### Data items
- - -

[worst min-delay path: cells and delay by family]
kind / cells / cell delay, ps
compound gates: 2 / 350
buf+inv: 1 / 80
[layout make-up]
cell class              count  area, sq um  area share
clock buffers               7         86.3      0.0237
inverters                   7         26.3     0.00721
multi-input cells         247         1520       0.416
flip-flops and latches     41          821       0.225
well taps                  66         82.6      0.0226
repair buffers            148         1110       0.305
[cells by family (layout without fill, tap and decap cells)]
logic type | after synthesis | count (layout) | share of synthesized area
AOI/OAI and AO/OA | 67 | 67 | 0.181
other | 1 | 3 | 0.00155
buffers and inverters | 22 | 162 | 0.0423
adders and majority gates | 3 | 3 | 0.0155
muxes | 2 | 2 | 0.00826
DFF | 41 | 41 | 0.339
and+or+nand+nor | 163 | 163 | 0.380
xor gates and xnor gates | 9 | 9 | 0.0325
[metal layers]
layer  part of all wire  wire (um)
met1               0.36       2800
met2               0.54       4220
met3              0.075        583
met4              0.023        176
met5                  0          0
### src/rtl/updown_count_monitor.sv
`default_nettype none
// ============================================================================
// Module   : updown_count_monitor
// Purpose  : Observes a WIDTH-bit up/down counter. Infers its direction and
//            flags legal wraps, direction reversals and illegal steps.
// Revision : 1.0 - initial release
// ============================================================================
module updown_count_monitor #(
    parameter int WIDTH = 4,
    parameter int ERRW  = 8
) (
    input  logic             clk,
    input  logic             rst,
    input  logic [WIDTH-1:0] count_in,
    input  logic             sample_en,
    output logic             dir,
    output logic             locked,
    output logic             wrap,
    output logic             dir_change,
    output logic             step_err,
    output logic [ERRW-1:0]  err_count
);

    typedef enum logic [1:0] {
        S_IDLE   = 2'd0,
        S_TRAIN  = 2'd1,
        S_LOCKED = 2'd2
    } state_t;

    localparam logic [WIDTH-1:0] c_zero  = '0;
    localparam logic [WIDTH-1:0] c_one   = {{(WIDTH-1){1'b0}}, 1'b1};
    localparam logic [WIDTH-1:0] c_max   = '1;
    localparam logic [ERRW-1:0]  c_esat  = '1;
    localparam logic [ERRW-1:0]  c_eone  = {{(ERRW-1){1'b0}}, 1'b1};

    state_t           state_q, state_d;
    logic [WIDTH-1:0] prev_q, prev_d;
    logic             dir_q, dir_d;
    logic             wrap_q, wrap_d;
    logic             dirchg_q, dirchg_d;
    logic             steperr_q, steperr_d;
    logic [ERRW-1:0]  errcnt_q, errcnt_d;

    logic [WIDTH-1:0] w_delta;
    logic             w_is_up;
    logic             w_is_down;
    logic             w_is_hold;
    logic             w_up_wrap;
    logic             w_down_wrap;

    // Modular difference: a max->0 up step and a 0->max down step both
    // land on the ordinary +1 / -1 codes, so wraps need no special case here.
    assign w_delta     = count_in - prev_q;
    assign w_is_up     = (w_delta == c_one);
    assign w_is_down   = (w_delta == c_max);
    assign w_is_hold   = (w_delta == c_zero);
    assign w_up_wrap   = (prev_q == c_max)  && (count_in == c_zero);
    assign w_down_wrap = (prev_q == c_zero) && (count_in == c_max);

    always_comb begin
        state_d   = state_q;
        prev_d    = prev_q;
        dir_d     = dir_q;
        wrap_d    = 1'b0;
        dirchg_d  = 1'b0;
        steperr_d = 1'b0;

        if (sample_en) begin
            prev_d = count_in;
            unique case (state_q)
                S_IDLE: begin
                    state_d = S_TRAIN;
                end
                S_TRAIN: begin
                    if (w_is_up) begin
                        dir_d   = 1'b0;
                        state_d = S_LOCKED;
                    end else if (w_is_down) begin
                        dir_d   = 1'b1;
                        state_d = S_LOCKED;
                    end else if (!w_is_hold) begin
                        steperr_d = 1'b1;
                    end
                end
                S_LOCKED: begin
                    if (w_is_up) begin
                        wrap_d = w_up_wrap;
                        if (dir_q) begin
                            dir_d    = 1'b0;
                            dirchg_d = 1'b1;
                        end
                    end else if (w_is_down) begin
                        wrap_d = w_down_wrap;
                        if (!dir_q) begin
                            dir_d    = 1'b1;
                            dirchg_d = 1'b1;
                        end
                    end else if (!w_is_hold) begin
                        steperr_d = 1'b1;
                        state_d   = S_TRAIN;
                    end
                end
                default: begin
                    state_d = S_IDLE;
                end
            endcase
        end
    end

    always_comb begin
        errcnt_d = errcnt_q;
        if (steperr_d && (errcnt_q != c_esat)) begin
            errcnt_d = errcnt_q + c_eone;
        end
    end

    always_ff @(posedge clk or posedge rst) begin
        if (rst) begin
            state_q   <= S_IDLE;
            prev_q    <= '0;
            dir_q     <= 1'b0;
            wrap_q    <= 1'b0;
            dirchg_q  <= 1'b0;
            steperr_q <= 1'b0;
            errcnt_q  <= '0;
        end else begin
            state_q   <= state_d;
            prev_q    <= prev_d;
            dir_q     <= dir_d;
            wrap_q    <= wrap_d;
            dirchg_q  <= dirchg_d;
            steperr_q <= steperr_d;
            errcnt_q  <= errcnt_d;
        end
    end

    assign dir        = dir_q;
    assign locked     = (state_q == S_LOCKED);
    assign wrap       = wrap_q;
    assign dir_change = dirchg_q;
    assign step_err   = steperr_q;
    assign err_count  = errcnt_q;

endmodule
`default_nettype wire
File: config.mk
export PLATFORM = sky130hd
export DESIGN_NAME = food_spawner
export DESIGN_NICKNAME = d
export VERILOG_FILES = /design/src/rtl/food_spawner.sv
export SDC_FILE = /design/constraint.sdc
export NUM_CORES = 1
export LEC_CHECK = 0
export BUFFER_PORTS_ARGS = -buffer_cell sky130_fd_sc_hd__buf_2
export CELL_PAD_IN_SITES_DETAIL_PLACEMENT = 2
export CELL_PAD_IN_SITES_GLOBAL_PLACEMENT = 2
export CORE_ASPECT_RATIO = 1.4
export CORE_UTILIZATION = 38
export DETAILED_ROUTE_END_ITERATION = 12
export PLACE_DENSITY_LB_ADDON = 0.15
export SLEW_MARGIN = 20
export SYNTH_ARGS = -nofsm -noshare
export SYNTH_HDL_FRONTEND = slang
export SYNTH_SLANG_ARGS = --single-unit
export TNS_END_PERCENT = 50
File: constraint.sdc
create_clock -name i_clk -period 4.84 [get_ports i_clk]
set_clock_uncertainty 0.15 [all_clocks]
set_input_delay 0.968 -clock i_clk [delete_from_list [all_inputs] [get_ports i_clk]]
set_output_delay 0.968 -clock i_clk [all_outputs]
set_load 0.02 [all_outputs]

- - -

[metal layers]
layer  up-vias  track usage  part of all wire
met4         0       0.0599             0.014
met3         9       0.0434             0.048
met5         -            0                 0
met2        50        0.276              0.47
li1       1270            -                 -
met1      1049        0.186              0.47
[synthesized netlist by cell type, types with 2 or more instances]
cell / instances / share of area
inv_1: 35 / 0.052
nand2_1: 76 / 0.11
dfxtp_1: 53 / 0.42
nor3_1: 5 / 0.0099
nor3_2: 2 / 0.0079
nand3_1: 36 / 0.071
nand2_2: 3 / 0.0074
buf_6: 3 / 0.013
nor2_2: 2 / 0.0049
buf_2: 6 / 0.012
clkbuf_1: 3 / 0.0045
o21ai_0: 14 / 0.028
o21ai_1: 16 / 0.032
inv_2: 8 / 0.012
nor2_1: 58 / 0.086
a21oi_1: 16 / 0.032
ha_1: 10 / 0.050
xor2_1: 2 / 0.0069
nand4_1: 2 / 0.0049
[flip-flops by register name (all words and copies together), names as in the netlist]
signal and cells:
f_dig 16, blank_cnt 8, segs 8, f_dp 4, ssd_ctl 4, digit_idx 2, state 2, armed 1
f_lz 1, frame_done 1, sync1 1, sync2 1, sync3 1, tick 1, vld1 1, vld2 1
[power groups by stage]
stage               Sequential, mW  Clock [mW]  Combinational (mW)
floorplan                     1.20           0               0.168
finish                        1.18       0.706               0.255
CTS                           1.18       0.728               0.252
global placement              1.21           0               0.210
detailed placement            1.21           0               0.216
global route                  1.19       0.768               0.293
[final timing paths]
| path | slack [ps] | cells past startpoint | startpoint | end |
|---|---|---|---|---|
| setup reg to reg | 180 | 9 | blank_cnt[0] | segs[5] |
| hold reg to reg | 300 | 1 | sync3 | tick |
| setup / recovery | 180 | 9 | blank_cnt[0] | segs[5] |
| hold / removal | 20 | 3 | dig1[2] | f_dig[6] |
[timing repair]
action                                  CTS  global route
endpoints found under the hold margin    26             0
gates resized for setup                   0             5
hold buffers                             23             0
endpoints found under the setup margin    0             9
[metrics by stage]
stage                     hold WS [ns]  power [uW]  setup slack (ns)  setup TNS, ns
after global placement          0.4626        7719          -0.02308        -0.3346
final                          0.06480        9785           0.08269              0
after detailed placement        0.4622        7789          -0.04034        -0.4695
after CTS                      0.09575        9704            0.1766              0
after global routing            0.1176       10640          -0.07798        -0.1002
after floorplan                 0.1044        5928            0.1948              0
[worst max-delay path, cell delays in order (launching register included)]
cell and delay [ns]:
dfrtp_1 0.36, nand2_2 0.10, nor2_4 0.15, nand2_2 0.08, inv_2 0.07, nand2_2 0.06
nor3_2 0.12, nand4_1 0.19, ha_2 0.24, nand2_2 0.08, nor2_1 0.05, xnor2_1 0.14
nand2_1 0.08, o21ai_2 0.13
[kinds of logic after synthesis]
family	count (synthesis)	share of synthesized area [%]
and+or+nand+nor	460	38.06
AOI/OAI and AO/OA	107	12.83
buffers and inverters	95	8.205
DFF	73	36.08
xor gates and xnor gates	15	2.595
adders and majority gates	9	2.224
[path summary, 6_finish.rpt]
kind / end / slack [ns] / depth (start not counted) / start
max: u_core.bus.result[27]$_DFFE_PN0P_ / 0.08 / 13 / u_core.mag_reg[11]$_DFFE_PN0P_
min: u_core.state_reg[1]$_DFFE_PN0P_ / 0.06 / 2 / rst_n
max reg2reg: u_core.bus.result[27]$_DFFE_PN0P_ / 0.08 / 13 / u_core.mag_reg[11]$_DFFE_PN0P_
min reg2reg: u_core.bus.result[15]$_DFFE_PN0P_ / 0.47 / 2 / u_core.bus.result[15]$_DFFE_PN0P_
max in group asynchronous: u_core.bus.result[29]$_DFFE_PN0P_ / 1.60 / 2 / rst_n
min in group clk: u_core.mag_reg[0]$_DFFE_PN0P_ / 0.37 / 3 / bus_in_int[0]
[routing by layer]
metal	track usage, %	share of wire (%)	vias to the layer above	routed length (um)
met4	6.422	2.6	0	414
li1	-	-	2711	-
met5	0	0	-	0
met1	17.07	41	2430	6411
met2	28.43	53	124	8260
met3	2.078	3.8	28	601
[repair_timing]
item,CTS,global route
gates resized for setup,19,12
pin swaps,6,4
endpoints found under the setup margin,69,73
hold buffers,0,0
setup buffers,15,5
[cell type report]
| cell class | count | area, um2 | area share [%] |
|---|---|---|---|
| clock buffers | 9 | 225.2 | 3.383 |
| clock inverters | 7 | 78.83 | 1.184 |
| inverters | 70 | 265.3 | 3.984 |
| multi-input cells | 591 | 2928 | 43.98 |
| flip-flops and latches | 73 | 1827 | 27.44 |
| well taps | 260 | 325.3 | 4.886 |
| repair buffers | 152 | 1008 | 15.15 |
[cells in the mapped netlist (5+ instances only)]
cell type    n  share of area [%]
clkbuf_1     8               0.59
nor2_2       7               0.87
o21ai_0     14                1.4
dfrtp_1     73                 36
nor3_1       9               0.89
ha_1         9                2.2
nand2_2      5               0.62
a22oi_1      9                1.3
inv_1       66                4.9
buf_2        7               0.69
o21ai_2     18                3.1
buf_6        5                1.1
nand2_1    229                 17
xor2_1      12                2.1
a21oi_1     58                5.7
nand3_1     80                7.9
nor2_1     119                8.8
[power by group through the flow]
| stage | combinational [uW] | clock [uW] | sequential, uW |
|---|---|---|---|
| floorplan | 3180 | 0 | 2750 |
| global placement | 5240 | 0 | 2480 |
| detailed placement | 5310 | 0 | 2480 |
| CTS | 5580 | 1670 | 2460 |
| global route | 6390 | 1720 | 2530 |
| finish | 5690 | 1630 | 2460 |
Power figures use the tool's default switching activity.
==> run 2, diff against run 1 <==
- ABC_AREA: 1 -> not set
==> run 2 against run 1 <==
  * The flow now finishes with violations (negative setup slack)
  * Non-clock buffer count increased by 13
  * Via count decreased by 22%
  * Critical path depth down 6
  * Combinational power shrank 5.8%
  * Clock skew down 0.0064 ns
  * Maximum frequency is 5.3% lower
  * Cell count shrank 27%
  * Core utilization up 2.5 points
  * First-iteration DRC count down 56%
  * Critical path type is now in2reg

- - -

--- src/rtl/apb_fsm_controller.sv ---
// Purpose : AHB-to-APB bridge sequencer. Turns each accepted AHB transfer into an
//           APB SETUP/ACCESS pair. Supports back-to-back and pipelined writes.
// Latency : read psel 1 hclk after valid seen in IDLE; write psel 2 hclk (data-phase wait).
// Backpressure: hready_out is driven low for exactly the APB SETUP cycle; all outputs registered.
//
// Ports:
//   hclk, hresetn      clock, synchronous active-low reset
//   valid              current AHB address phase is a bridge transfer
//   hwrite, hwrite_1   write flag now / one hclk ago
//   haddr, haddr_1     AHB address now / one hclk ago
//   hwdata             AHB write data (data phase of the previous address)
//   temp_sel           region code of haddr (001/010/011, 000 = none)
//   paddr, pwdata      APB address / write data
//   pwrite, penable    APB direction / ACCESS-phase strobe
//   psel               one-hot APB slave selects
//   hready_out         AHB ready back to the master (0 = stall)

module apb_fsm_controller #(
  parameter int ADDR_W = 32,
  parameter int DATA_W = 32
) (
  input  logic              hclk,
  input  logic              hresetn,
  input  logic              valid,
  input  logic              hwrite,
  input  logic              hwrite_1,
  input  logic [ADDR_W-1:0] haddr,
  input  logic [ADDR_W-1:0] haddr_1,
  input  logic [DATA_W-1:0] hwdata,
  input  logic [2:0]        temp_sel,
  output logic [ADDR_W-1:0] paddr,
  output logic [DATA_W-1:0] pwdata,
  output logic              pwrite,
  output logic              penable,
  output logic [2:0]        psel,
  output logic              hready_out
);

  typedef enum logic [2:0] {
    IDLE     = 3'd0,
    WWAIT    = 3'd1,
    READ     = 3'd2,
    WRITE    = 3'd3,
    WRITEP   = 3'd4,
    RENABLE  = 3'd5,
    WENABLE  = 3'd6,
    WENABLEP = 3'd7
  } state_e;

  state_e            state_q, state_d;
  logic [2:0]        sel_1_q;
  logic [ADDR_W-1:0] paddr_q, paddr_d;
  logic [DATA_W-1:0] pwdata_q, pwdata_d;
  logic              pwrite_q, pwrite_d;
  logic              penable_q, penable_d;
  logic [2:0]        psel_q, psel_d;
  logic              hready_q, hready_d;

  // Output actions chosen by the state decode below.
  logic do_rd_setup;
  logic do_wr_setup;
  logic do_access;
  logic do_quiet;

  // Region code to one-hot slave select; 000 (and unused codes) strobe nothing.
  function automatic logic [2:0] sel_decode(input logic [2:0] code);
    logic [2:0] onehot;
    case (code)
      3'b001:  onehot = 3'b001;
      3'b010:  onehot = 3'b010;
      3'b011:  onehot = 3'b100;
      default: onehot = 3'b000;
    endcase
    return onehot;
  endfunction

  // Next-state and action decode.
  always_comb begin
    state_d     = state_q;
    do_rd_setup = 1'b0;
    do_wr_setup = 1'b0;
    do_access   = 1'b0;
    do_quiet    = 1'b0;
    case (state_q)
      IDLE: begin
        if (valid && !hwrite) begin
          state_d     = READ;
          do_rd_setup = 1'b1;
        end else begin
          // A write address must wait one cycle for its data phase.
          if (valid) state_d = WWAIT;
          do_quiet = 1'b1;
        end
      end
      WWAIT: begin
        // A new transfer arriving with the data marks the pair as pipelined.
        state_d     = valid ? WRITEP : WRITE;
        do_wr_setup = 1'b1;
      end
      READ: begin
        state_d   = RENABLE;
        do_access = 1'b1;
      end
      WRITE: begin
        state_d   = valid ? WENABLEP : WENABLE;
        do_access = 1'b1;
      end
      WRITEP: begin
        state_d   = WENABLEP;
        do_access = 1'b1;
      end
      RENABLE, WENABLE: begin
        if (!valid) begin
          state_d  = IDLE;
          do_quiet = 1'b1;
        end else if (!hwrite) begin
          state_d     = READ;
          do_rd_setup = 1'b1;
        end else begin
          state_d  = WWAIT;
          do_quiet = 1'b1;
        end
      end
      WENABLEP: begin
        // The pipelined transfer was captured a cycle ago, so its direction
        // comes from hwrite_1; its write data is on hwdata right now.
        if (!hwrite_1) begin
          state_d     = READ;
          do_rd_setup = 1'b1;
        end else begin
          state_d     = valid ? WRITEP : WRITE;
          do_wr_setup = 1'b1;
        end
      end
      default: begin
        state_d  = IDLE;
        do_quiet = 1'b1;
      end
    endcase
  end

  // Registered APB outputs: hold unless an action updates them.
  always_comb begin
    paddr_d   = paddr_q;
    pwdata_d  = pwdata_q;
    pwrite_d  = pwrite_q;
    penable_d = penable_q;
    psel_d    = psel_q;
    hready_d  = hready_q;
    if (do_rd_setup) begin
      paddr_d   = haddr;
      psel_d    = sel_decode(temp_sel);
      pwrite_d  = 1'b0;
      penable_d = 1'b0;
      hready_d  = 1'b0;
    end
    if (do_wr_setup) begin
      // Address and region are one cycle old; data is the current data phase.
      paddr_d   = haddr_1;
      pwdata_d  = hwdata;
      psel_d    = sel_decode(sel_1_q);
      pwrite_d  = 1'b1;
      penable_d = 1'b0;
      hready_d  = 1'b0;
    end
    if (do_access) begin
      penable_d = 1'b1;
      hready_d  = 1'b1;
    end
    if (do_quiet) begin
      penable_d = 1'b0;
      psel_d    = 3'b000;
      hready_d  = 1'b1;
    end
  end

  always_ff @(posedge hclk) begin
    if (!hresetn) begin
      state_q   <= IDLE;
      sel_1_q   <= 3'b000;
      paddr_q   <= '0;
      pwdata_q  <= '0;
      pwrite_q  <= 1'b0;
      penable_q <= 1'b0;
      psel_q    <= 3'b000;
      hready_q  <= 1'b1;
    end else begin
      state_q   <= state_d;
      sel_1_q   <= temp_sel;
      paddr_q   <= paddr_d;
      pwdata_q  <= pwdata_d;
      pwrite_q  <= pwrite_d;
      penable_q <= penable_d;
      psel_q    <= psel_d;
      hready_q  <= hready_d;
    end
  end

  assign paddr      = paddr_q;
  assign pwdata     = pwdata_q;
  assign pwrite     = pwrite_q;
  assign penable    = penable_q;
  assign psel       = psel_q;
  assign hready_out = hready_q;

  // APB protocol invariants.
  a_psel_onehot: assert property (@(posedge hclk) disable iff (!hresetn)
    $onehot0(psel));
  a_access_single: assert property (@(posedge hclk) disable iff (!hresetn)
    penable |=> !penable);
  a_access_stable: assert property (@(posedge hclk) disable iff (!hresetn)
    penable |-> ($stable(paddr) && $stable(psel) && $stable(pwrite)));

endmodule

- - -

### About this exercise
Among the records above, repeat exactly the line with "max: u_core.bus.result[27]$_DFFE_PN0P_ /", the line with "max reg2reg: u_core.bus.result[27]$_DFFE_PN0P_", and every line in between, and only those.

### Solution for this problem
max: u_core.bus.result[27]$_DFFE_PN0P_ / 0.08 / 13 / u_core.mag_reg[11]$_DFFE_PN0P_
min: u_core.state_reg[1]$_DFFE_PN0P_ / 0.06 / 2 / rst_n
max reg2reg: u_core.bus.result[27]$_DFFE_PN0P_ / 0.08 / 13 / u_core.mag_reg[11]$_DFFE_PN0P_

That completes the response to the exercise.